A single number is the whole answer: the tally of lines in the data below that include the word "constraint".
** Opening Data for review block **
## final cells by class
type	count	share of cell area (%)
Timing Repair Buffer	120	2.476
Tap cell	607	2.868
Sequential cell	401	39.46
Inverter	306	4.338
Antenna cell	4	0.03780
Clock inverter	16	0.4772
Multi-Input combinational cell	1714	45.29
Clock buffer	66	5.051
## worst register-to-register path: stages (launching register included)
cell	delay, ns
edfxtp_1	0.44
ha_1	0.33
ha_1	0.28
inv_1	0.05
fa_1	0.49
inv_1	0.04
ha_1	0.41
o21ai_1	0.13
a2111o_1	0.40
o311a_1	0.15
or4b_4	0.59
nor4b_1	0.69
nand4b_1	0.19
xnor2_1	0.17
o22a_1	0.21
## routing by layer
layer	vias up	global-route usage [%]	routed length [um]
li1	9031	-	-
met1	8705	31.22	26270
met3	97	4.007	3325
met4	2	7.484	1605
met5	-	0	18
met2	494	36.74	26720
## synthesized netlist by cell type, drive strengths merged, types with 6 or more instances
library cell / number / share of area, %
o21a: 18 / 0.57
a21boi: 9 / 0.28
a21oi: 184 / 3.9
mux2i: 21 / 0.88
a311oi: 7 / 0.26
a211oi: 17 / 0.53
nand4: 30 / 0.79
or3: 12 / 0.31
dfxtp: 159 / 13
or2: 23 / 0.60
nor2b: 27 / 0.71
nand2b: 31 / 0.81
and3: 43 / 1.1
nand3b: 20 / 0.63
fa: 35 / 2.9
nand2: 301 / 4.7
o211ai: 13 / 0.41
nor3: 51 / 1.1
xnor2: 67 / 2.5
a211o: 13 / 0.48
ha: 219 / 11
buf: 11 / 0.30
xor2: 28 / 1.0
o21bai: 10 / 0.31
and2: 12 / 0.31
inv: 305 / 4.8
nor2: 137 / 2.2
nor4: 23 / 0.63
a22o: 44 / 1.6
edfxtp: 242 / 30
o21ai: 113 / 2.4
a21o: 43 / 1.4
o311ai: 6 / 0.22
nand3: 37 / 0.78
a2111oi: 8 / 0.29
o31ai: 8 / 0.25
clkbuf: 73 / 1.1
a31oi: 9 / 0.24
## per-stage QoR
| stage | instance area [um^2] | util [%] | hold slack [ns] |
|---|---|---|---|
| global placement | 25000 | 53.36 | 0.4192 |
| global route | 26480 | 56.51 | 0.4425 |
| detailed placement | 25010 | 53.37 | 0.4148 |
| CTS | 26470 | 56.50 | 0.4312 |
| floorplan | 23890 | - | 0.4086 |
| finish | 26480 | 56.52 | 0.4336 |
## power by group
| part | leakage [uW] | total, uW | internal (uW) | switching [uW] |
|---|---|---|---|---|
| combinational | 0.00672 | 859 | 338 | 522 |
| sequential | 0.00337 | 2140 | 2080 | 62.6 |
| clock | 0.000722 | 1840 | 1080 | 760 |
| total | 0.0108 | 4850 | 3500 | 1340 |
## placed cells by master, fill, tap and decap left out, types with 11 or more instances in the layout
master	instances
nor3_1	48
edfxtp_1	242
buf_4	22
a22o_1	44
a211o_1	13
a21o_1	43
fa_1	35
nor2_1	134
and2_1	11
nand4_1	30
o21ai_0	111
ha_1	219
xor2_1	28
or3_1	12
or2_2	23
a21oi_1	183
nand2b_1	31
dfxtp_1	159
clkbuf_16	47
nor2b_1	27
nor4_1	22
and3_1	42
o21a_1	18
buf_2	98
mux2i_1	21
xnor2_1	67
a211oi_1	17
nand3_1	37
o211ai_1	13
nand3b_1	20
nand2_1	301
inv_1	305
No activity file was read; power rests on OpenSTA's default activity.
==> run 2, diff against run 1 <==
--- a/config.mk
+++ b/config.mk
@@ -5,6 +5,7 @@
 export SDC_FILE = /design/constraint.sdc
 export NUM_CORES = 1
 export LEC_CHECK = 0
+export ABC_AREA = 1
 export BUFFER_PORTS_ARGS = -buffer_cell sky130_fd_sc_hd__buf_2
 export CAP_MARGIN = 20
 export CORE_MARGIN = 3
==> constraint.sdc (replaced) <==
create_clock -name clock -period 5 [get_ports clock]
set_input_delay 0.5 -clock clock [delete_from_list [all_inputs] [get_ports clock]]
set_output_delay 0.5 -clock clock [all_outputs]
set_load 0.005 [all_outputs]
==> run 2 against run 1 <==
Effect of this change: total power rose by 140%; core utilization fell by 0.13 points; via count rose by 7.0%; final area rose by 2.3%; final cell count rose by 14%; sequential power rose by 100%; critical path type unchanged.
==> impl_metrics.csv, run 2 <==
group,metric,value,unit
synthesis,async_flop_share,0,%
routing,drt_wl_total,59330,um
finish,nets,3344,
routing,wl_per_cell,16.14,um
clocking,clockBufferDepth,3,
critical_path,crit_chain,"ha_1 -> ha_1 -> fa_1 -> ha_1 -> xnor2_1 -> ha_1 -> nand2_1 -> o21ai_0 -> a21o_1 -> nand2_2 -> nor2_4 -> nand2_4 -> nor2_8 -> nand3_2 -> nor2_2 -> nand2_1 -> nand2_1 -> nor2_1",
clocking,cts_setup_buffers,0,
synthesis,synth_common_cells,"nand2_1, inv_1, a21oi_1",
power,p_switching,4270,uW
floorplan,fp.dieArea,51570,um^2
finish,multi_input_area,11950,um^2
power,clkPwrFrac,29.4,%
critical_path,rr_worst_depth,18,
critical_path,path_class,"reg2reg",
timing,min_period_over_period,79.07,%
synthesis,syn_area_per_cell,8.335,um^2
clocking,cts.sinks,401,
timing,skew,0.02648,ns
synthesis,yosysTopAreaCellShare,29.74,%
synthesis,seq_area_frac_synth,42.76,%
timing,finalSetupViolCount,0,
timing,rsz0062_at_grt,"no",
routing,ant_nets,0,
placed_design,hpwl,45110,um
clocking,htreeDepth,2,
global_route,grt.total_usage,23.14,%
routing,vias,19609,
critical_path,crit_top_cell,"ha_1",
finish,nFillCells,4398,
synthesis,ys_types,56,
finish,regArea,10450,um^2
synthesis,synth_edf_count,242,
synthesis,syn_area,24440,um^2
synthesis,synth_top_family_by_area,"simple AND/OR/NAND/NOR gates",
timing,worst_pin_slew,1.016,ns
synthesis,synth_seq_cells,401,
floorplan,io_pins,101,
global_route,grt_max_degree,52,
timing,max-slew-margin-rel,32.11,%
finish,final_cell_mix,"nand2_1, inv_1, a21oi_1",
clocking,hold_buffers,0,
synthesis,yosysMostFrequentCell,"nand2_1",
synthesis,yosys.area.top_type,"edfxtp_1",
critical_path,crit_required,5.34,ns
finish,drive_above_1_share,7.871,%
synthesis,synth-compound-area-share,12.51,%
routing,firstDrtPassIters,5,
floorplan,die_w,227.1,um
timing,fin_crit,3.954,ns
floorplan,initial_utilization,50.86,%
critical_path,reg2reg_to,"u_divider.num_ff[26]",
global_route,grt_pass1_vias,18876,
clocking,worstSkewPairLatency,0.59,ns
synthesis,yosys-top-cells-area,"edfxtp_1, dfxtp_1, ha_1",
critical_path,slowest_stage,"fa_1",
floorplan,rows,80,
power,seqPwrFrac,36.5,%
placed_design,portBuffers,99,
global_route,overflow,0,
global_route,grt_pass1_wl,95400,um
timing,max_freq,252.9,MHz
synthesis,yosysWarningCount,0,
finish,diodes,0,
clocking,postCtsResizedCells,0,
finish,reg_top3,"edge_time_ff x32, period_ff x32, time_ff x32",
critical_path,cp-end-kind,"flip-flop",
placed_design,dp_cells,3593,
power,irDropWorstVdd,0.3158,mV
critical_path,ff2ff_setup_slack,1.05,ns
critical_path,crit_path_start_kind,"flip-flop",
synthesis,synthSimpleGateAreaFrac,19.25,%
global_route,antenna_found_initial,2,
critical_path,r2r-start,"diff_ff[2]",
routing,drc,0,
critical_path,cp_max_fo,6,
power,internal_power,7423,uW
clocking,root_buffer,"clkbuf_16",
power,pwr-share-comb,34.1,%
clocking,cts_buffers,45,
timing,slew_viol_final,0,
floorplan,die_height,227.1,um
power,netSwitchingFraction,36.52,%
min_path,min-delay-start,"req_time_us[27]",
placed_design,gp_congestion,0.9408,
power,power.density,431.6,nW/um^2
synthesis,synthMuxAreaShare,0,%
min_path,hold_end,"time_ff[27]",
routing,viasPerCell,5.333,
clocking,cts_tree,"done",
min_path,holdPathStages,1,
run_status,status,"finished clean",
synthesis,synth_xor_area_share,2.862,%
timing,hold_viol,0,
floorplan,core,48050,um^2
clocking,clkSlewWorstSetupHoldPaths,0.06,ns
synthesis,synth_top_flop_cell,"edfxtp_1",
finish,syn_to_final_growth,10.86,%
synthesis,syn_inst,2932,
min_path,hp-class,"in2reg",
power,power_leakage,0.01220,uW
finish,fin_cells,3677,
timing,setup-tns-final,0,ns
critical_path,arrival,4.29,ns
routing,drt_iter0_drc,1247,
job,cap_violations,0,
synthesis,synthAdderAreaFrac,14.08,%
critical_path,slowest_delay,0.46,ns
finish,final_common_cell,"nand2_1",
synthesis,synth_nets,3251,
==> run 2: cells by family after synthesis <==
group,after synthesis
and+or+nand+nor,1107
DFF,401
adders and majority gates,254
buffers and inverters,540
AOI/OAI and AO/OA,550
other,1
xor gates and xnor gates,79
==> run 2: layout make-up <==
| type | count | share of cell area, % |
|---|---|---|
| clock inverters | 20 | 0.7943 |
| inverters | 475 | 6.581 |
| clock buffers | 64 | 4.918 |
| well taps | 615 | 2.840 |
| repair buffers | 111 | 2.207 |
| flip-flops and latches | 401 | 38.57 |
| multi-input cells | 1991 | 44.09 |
** Closing Data for review block **
> [Answer below]: 2